A boca dele paira sobre a dela, e os seus lábios também se moldam aos dela.
Ela nunca terá a certeza do que aconteceu primeiro — se foi ela a beijá-lo ou ele a beijá-la a ela, quem começou o gesto e quem lhe correspondeu. Saberá apenas que havia espaço entre ambos e que este desapareceu. Claro que já tinha pensado em beijar Luc, quando ele era apenas uma invenção da sua mente, e, depois, quando passou a ser mais do que isso. Mas, em todas as suas invocações, ele apossara-se da sua boca como se fosse um troféu. Afinal, foi assim que a beijou na noite em que se conheceram, quando selou o pacto com sangue nos seus lábios. Era assim que imaginava que beijaria sempre.
Mas agora beija-a como alguém a provar veneno.
Com cautela, testando, quase com medo.
E só quando ela responde, retribui o beijo da mesma forma, ele aprofunda a investida, com os dentes a aflorarem o lábio inferior, o peso e o calor do seu corpo contra o dela.
Sabe ao ar da noite, arrebatado pelo peso das tempestades de verão.

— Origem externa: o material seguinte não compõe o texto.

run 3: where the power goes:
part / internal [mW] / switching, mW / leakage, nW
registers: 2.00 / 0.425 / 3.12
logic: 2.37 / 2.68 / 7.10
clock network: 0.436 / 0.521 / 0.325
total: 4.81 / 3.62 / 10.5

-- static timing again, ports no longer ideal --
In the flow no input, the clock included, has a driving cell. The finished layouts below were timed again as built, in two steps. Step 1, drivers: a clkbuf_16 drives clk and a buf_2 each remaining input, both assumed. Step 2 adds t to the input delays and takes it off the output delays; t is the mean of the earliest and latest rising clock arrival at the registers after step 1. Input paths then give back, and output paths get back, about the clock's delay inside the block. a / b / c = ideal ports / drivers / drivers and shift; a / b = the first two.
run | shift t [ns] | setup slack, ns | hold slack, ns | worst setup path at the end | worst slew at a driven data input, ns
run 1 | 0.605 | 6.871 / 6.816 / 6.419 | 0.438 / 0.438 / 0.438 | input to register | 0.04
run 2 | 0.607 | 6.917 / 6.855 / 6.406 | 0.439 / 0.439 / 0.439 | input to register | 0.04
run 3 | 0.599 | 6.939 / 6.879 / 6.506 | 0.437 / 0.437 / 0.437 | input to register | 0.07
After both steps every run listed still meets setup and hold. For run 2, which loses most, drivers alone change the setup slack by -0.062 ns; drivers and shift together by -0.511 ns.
From an optimization exercise on the open Yosys and OpenROAD flow, aimed at small area and a short achievable clock period; shortcuts taken in it are not production practice. Function was not checked in any run shown here: the RTL went through the layout flow alone. Power is estimated from default activity; no workload was simulated.

==> flow/design.v (outline; a module is shown in full before it is edited, if it fits) <==
// module MAC_R0_0_16: 191 lines
// module MAC_R0_16_17: 248 lines
// module MAC_R0_17_18: 248 lines
// module MAC_R0_18_18: 248 lines
// module MAC_RN_0_16: 191 lines
// module MAC_RN_16_17: 248 lines
// module MAC_RN_17_18: 248 lines
// module MAC_RN_18_18: 248 lines
// module MMU: 47 lines
module MMU #(parameter depth=4, bit_width=8, acc_width=32, size=4)
(
   input          clk,
   input          control,
   input  [31:0]  data_arr,
   input  [31:0]  wt_arr,
   output [127:0] acc_out
);
  // ...
==> flow/run.sh <==
#!/bin/bash
# synth_recipe.tcl (not shown) runs the flow's synth.tcl, then flattens the netlist and writes it again
# the make line also repeats each setting of config.mk as NAME=value (left out here)
make -C /OpenROAD-flow-scripts/flow DESIGN_CONFIG=/design/flow/config.mk WORK_HOME=/design/flow/orfs CLKGATE_MAP_FILE= SYNTH_SCRIPT=/design/flow/synth_recipe.tcl finish
==> flow/config.mk <==
export PLATFORM = sky130hd
export DESIGN_NAME = MMU
export DESIGN_NICKNAME = MMU
export VERILOG_FILES = /design/flow/design.v
export SDC_FILE = /design/flow/constraint.sdc
export NUM_CORES = 4
export LEC_CHECK = 0
export CAP_MARGIN = 20
export CORE_MARGIN = 2
export CORE_UTILIZATION = 40
export SETUP_SLACK_MARGIN = 4.0
export SLEW_MARGIN = 20
==> flow/constraint.sdc <==
create_clock -name core_clock -period 7.0 [get_ports {clk}]
set_input_delay 1.4000 -clock core_clock [delete_from_list [all_inputs] [get_ports {clk}]]
set_output_delay 1.4000 -clock core_clock [all_outputs]
set_load 0.01 [all_outputs]
==> parameters.txt, run 1 <==
Parameter                              Value

Run status
  Result of the run ... timing/DRC/antenna clean

Global routing
  Met3 layer usage reported by global route ... between 2 and 2.5%
  Number of antenna violations at the first check in global routing ... 1
  All-Layer GR Usage ... between 10% and 20%
  Total congestion overflow ... 0

Logic synthesis
  Commonest cells in the synthesized netlist ... 881 x sky130_fd_sc_hd__dfxtp_1, 843 x sky130_fd_sc_hd__and2_1, 732 x sky130_fd_sc_hd__fa_1
  XOR/XNOR Fraction of Synth Area ... 2.812%
  Combinational family with the most area after synthesis ... adder cells
  Synth Area in Compound Gates ... under 10%
  Post-Synthesis Mean Instance Area ... 11.16 µm²
  Synth top area share ... between 30% and 40%
  Synth Instances ... between 5000 and 6000

Die
  TAP cells ... 1903
  Core area ... 143700 µm²

Setup path
  Cell depth of the worst setup path ... 11
  Worst Setup EP ... row[0].g0.u_c1.acc_out[16]
  Crit. End Element ... register
  Reg2Reg Capture Point ... row[0].g0.u_c1.acc_out[16]

Cells and area
  Clock buffers and inverters, area share ... between 5 and 6%
  Final Core Density ... around 46%
  Area taken by multi-input logic gates ... 34790 µm²
  Share of cells above drive strength 1 ... under 10%
  Number of combinational gates with multiple inputs ... 3635
  Final net count ... between 6000 and 7000
  Number of antenna cells inserted ... 0

Clocking
  Clock slew at reported path FFs ... around 0.060 ns
  Clock tree from TritonCTS ... built

Detailed routing
  Routed length per instance ... ~16 µm
  Routed via count divided by cell count ... roughly 4.7
  Routed WL ... around 120000 µm
  Met1 Routed Length ... 57620 µm
  Detail Route met2 WL ... 55800 µm

Power
  Largest vdd supply drop ... approximately 0.25 mV
  Proportion of power drawn by flip-flops and latches ... 35.9%
  Sequential Power ... 7.25 mW
  Net switching component of the power ... a little under 7 mW
  Reported combinational group power ... between 6 and 7 mW

Timing
  Total negative slack for setup checks ... 0 ns
  Worst hold slack ... about 0.45 ns
  Timing-limited maximum frequency ... about 0.30 GHz
  Rel. slew slack ... 36.70%

Hold path
  Start point of the worst hold path ... row[0].g0.u_c0.m[0]

Place
  Number of buffers inserted by port buffering ... 137
Background: an optimization exercise with open tools, aiming at small area, a short achievable clock period and few clock cycles. Do not read the settings as production practice. Function was checked by simulation only, so behaviour that the tests miss may differ from the original.

==> design/flow/design.v <==
module BE #(
    parameter N = 7
) (
    input  signed [N-1:0] a,
    input  signed [N-1:0] b,
    output signed [N-1:0] min,
    output signed [N-1:0] max
);
    assign {min, max} = (a > b) ? {b, a} : {a, b};
endmodule
This design comes from an exercise in tuning for small area and a short achievable clock period on the open sky130 flow, not from production work.
Only simulation tests tie the RTL to the original design; equivalence was not proved.
No activity file was given, so power comes from the tool's default toggle rates.

==> flow/design.v <==
`timescale 1ns / 1ps
module Microprocessor(
    input clk,
    input reset,                  
    input interrupt,
    input [7:0] data_in,          
    output [7:0] data_out,        
    output [7:0] pm_addr,         
    input [23:0] pm_data,         
    output dm_en,                 
    output dm_we,                 
    output [7:0] dm_addr,         
    output [7:0] dm_wdata,        
    input [7:0] dm_rdata          
    );
reg  [23:0] ins_prv;         
reg  [7:0]  pc_q;            
reg         rst_q;           
reg  [7:0]  ret_q;           
reg         int_q;           
reg         stall_q;         
reg         jt2, jt4;        
reg         ld1;             
reg  [4:0]  op_dec;
reg  [4:0]  RW_dec;
reg  [7:0]  imm;             
reg  [7:0]  AR, BR;          
reg  [4:0]  RW_ex, RW_dm;
reg  [7:0]  ans_ex, ex_out, ans_wb;
reg  [7:0]  dout_q, dm_data_q;
reg  [1:0]  flag_q;          
reg         mem_rw_ex, mem_en_ex, msel_ex, msel_dm;
reg  [7:0]  rf [0:31];
wire [23:0] ins_raw = stall_q ? ins_prv : pm_data;
wire [23:0] ins = reset ? ins_raw : 24'd0;
wire [4:0]  op = ins[23:19];
wire is_cj  = op[4] & op[3] & op[2];
wire is_jmp = (op == 5'b11000);
wire is_ret = (op == 5'b10000);
wire is_ld  = (op == 5'b10100);
wire is_hlt = (op == 5'b10001);
wire stall;
wire mask = is_jmp | is_cj | ld1;
wire [7:0] ret_addr;
wire [31:0] sel_a, sel_b;
wire [7:0] rd_a, rd_b;
Read_Decode dec_a(.idx(ins_raw[13:9]), .sel(sel_a));
Read_Decode dec_b(.idx(ins_raw[8:4]), .sel(sel_b));
genvar gi, gr;
generate for (gi = 0; gi < 8; gi = gi + 1) begin : rdbit
    wire [31:0] col;
    for (gr = 0; gr < 32; gr = gr + 1) begin : row
        assign col[gr] = rf[gr][gi];
    end
    Read_Select rsa(.d(col), .sel(sel_a), .y(rd_a[gi]));
    Read_Select rsb(.d(col), .sel(sel_b), .y(rd_b[gi]));
end endgenerate
wire [7:0] ans_dm = msel_dm ? dm_rdata : ex_out;
wire [4:0] RA_n    = mask ? 5'd0 : ins[13:9];
wire [4:0] RB_n    = ins[8:4];
wire [4:0] RWex_n  = reset ? RW_dec : 5'd0;
wire [4:0] RWdm_n  = reset ? RW_ex : 5'd0;
wire [4:0] RWwb_n  = reset ? RW_dm : 5'd0;
wire       mseldm_n = reset & msel_ex;
wire       immsel_n = ~op[4] & op[3];
wire ea_ex = (RA_n == RWex_n), ea_dm = (RA_n == RWdm_n), ea_wb = (RA_n == RWwb_n);
wire eb_ex = (RB_n == RWex_n), eb_dm = (RB_n == RWdm_n), eb_wb = (RB_n == RWwb_n);
reg sa_ex, sa_x, sa_rd, sa_wb, sa_r;
reg sb_imm, sb_ex, sb_x, sb_rd, sb_wb, sb_r;
always @(posedge clk) begin
    sa_ex <= ea_ex;
    sa_x  <= ~ea_ex & ea_dm & ~mseldm_n;
    sa_rd <= ~ea_ex & ea_dm & mseldm_n;
    sa_wb <= ~ea_ex & ~ea_dm & ea_wb;
    sa_r  <= ~ea_ex & ~ea_dm & ~ea_wb;
    sb_imm <= immsel_n;
    sb_ex <= ~immsel_n & eb_ex;
    sb_x  <= ~immsel_n & ~eb_ex & eb_dm & ~mseldm_n;
    sb_rd <= ~immsel_n & ~eb_ex & eb_dm & mseldm_n;
    sb_wb <= ~immsel_n & ~eb_ex & ~eb_dm & eb_wb;
    sb_r  <= ~immsel_n & ~eb_ex & ~eb_dm & ~eb_wb;
end
wire [7:0] A_e = ({8{sa_ex}} & ans_ex) | ({8{sa_x}} & ex_out) | ({8{sa_wb}} & ans_wb) | ({8{sa_r}} & AR);
wire a_rd = sa_rd;
wire [7:0] B_e = ({8{sb_imm}} & imm) | ({8{sb_ex}} & ans_ex) | ({8{sb_x}} & ex_out) |
                 ({8{sb_wb}} & ans_wb) | ({8{sb_r}} & BR);
wire b_rd = sb_rd;
wire [7:0] A = a_rd ? dm_rdata : A_e;
wire [7:0] B = b_rd ? dm_rdata : B_e;
wire [7:0] ans_tmp;
wire flag_z, flag_c;
wire [7:0] cur_addr;
wire is_addsub = ~op_dec[4] & ~op_dec[2] & ~op_dec[1];
wire f_mov = ~op_dec[4] & (op_dec[2:0] == 3'b010);
wire f_and = ~op_dec[4] & (op_dec[2:0] == 3'b100);
wire f_or  = ~op_dec[4] & (op_dec[2:0] == 3'b101);
wire f_xor = ~op_dec[4] & (op_dec[2:0] == 3'b110);
wire f_not = ~op_dec[4] & (op_dec[2:0] == 3'b111);
wire f_in  = (op_dec == 5'b10110);
wire f_ls  = (op_dec == 5'b11001);
wire f_rs  = (op_dec == 5'b11010) | (op_dec == 5'b11011);
wire f_rsa = (op_dec == 5'b11011);
wire op_j  = op_dec[4] & op_dec[3] & op_dec[2];
wire z_off = (op_dec == 5'b10000) | (op_dec == 5'b10001) | (op_dec == 5'b10100) |
             (op_dec == 5'b10101) | (op_dec == 5'b10111) | (op_dec == 5'b11000);
reg [3:0] lut;       
always @* begin
    casez (op_dec)
        5'b0?010: lut = 4'b1010;    
        5'b0?100: lut = 4'b1000;    
        5'b0?101: lut = 4'b1110;    
        5'b0?110: lut = 4'b0110;    
        5'b0?111: lut = 4'b0101;    
        5'b1010?: lut = 4'b1100;    
        default:  lut = 4'b0000;
    endcase
end
ALU_Result alu(.A(A), .B(B), .op_dec(op_dec), .data_in(data_in), .ans_ex(ans_ex), .lut(lut), .ans_tmp(ans_tmp));
wire zero, cout;
Flag_Unit flags(
    .rdata(dm_rdata), .A_e(A_e), .B_e(B_e), .a_rd(a_rd), .b_rd(b_rd), .data_in(data_in),
    .sub(op_dec[0]), .f_add(is_addsub), .f_in(f_in), .f_ls(f_ls), .f_rs(f_rs), .f_rsa(f_rsa),
    .lut(lut), .zero(zero), .cout(cout));
assign flag_z = op_j ? flag_q[1] : (~z_off & zero);
assign flag_c = op_j ? flag_q[0] : (is_addsub & cout);
wire [7:0] addr1, addr0;
wire k_f, en_z, en_c;
Next_Address nxt(
    .ins(ins), .reset(reset), .jt4(jt4), .ld1(ld1), .int_q(int_q),
    .pc_q(pc_q), .rst_q(rst_q), .ret_q(ret_q),
    .op_j(op_j), .z_off(z_off), .f_add(is_addsub), .flag_q(flag_q),
    .stall(stall), .ret_addr(ret_addr), .addr1(addr1), .addr0(addr0),
    .k_f(k_f), .en_z(en_z), .en_c(en_c));
Address_Select asel(
    .zero(zero), .cout(cout), .k_f(k_f), .en_z(en_z), .en_c(en_c),
    .addr1(addr1), .addr0(addr0), .cur_addr(cur_addr));
always @(posedge clk) begin
    ins_prv <= ins_raw;
    pc_q    <= cur_addr;
    rst_q   <= reset;
    ret_q   <= reset ? ret_addr : 8'd0;
    int_q   <= reset & interrupt;
    stall_q <= reset & stall;
    jt2     <= reset & is_cj & ~jt4;
    jt4     <= reset & jt2;
    ld1     <= reset & is_ld & ~ld1;
    op_dec  <= op;
    RW_dec  <= mask ? 5'd0 : ins[18:14];
    imm     <= ins[8:1];
    AR      <= rd_a;
    BR      <= rd_b;
    RW_ex   <= reset ? RW_dec : 5'd0;
    RW_dm   <= reset ? RW_ex : 5'd0;
    ans_ex  <= reset ? ans_tmp : 8'd0;
    ex_out  <= reset ? ans_ex : 8'd0;
    ans_wb  <= reset ? ans_dm : 8'd0;
    dout_q  <= reset ? ((op_dec == 5'b10111) ? A : dout_q) : 8'd0;
    dm_data_q <= reset ? B : 8'd0;
    flag_q  <= reset ? {flag_z, flag_c} : 2'd0;
    mem_rw_ex <= reset & op_dec[0];
    mem_en_ex <= reset & (ld1 | (op_dec == 5'b10101));
    msel_ex   <= reset & ld1;
    msel_dm   <= reset & msel_ex;
    rf[RW_dm] <= ans_dm;
end
assign pm_addr  = cur_addr;
assign data_out = dout_q;
assign dm_en    = mem_en_ex;
assign dm_we    = mem_rw_ex;
assign dm_addr  = ans_ex;
assign dm_wdata = dm_data_q;
endmodule
Background: an optimization exercise with open tools, aiming at small area, a short achievable clock period and few clock cycles. Do not read the settings as production practice.
RTL that was checked went through simulation tests only; none was proved equivalent to the original.

==> build 24: inputs <==
// alu16
module alu16(CK, reset, start, instruction, inputR1, inputR2, outputR, busy, done);
==> module alu16, before the edit <==
module alu16(CK, reset, start, instruction, inputR1, inputR2, outputR, busy, done);
	input [15:0] inputR1, inputR2;
	input [2:0] instruction;
	input CK, reset, start;
	output [15:0] outputR;
	output reg busy;
	output reg done;
	reg [15:0] ra;		 
	reg [15:0] rb;		 
	reg [15:0] rc;		 
	reg        rs;		 
	reg        st_alu, st_mul, st_pre, st_div, st_fix;
	reg        sub, osel;
	reg [3:0]  cnt;
	reg        triv;
	wire go = start & ~busy;
	function [3:0] msb;
		input [15:0] v;
		integer i;
		begin
			msb = 4'd0;
			for (i = 0; i < 16; i = i + 1)
				if (v[i]) msb = i;
		end
	endfunction
	function [3:0] nib;
		input [15:0] v;
		begin
			nib[3] = |v[15:12];
			nib[2] = |v[15:8];
			nib[1] = |v[15:4];
			nib[0] = |v;
		end
	endfunction
	wire        m   = ~st_mul | rb[0];
	wire        inv = sub & ~rs;
	wire [16:0] Q   = sub ? ({1'b0, rb} ^ {17{inv}}) : {1'b0, ra & {16{m}}};
	wire        cin = inv | st_pre;
	wire [17:0] S2  = {rs, rc, 1'b1} + {Q, cin};
	wire [16:0] S   = S2[17:1];
	wire [3:0]  pa = msb(inputR1);
	wire [3:0]  pb = msb(inputR2);
	wire        zb = (rb == 16'd0);
	wire [3:0]  na = nib(inputR1);
	wire [3:0]  nb = nib(inputR2);
	wire        sw = ~na[2] | nb[2];          
	wire [15:0] mc = sw ? inputR2 : inputR1;  
	wire [15:0] mp = sw ? inputR1 : inputR2;  
	wire        mul1 = (mp[15:1] == 15'd0);   
	wire        dv0  = ((nb & ~na) != 4'd0);  
	wire        fast = ((instruction == 3'b010) & mul1) | (((instruction == 3'b011) | (instruction == 3'b100)) & dv0);
	assign outputR = osel ? ra : rc;
	always @(posedge CK) begin
		if (reset) begin
			busy   <= 1'b0;
			done   <= 1'b0;
			st_alu <= 1'b0;
			st_mul <= 1'b0;
			st_pre <= 1'b0;
			st_div <= 1'b0;
			st_fix <= 1'b0;
		end
		else begin
			done <= 1'b0;
			if (go) begin
				sub  <= (instruction == 3'b001);
				osel <= (instruction == 3'b100);
				rs   <= 1'b0;
				case (instruction)
					3'b000: begin ra <= inputR1; rc <= inputR2; end
					3'b001: begin rb <= inputR1; rc <= 16'd0; end
					3'b010: begin
						ra <= {mc[14:0], 1'b0};
						rb <= {1'b0, mp[15:1]};
						rc <= mc & {16{mp[0]}};
					end
					3'b011, 3'b100: begin
						ra   <= 16'd0;
						rb   <= inputR2;
						rc   <= inputR1;
						cnt  <= pa - pb;
						triv <= (pa < pb);
					end
					3'b101: rc <= inputR1 & inputR2;
					3'b110: rc <= inputR1 | inputR2;
					default: rc <= 16'd0;
				endcase
				st_alu <= (instruction == 3'b000) | (instruction == 3'b001);
				st_mul <= (instruction == 3'b010) & ~mul1;
				st_pre <= ((instruction == 3'b011) | (instruction == 3'b100)) & ~dv0;
				busy   <= ((instruction[2] == 1'b0) | (instruction == 3'b100)) & ~fast;
				done   <= ((instruction[2] == 1'b1) & (instruction != 3'b100)) | fast;
			end
			else if (st_alu) begin
				rc     <= S[15:0];
				st_alu <= 1'b0;
				busy   <= 1'b0;
				done   <= 1'b1;
			end
			else if (st_mul) begin
				rc <= S[15:0];
				ra <= ra << 1;
				rb <= rb >> 1;
				if (rb[15:1] == 15'd0) begin
					st_mul <= 1'b0;
					busy   <= 1'b0;
					done   <= 1'b1;
				end
			end
			else if (st_pre) begin
				st_pre <= 1'b0;
				if (zb) begin
					rc   <= S[15:0];
					ra   <= 16'hffff;
					busy <= 1'b0;
					done <= 1'b1;
				end
				else if (triv) begin
					busy <= 1'b0;
					done <= 1'b1;
				end
				else begin
					rb     <= rb << cnt;
					sub    <= 1'b1;
					st_div <= 1'b1;
				end
			end
			else if (st_div) begin
				{rs, rc} <= S;
				ra  <= {ra[14:0], ~S[16]};
				cnt <= cnt - 4'd1;
				if (cnt == 4'd0) begin
					st_div <= 1'b0;
					if (~osel & S[16])
						st_fix <= 1'b1;
					else begin
						busy <= 1'b0;
						done <= 1'b1;
					end
				end
				else
					rb <= rb >> 1;
			end
			else if (st_fix) begin
				rc     <= S[15:0];
				st_fix <= 1'b0;
				busy   <= 1'b0;
				done   <= 1'b1;
			end
		end
	end
endmodule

Sabe aos vestígios leves e remotos de fumo de lareira, um lume a extinguir-se no escuro. Sabe à floresta e, de certa forma, de modo impossível, sabe a casa.
E então a escuridão alcança-a, alcança-os, e o Cicada Club desaparece; o som baixo da música e a melodia ligeira são engolidos pelo vazio opressivo, por um vento impetuoso e por corações acelerados, e Addie está a cair, para sempre e num único passo para trás — e depois os seus pés encontram o pavimento de mármore suave de um quarto de hotel, e Luc está ali, encostado ao seu corpo, e ela está ali, a puxá-lo contra a parede mais próxima.
Os braços dele erguem-se à sua volta, formando uma gaiola livre e aberta.
Podia destruí-la, se tentasse.
Não tenta.
Ele beija-a de novo e desta vez não está a provar veneno. Desta vez não há cautela, não há resistência; o beijo é súbito, acutilante e profundo, roubando ar e pensamento e deixando-a ainda mais esfomeada, e, por um instante, Addie sente as trevas escancaradas, sente-as abrirem-se à sua volta, apesar de o chão ainda ali estar.
Beijou muitas pessoas. Mas nenhuma delas a beijou como ele. A diferença não reside nos detalhes técnicos. A boca dele não está mais preparada para a tarefa. É apenas a forma como a usa.
É a diferença entre experimentar um pêssego fora de época e a primeira dentada numa peça de fruta amadurecida pelo sol.
A diferença entre ver apenas a preto e branco e uma vida a cores.
Dessa primeira vez, é uma espécie de luta, sem nenhum deles baixar a guarda, cada um deles à espreita da cintilação reveladora de uma lâmina esquecida à procura de carne.
Quando finalmente colidem, é com toda a força de corpos que estiveram demasiado tempo separados.
É uma batalha travada entre os lençóis.
E, de manhã, todo o quarto exibe os sinais da sua guerra.
— Há muito tempo — diz ele — que não quero ir-me embora.
Ela olha para a janela, o primeiro fio estreito de luz.
— Então não vás.
— Tenho de ir — diz ele. — Sou um ser das trevas.
Ela encosta a cabeça numa das mãos.
— Irás desaparecer com o sol?
— Vou simplesmente para onde há escuridão, de novo.
Addie levanta-se, vai até à janela e corre as cortinas, voltando a mergulhar o quarto numa negritude sem luz.
— Pronto — diz, tateando o caminho de volta à cama. — Já está escuro de novo.
Luc ri-se, um som suave e belo, e puxa-a para a cama.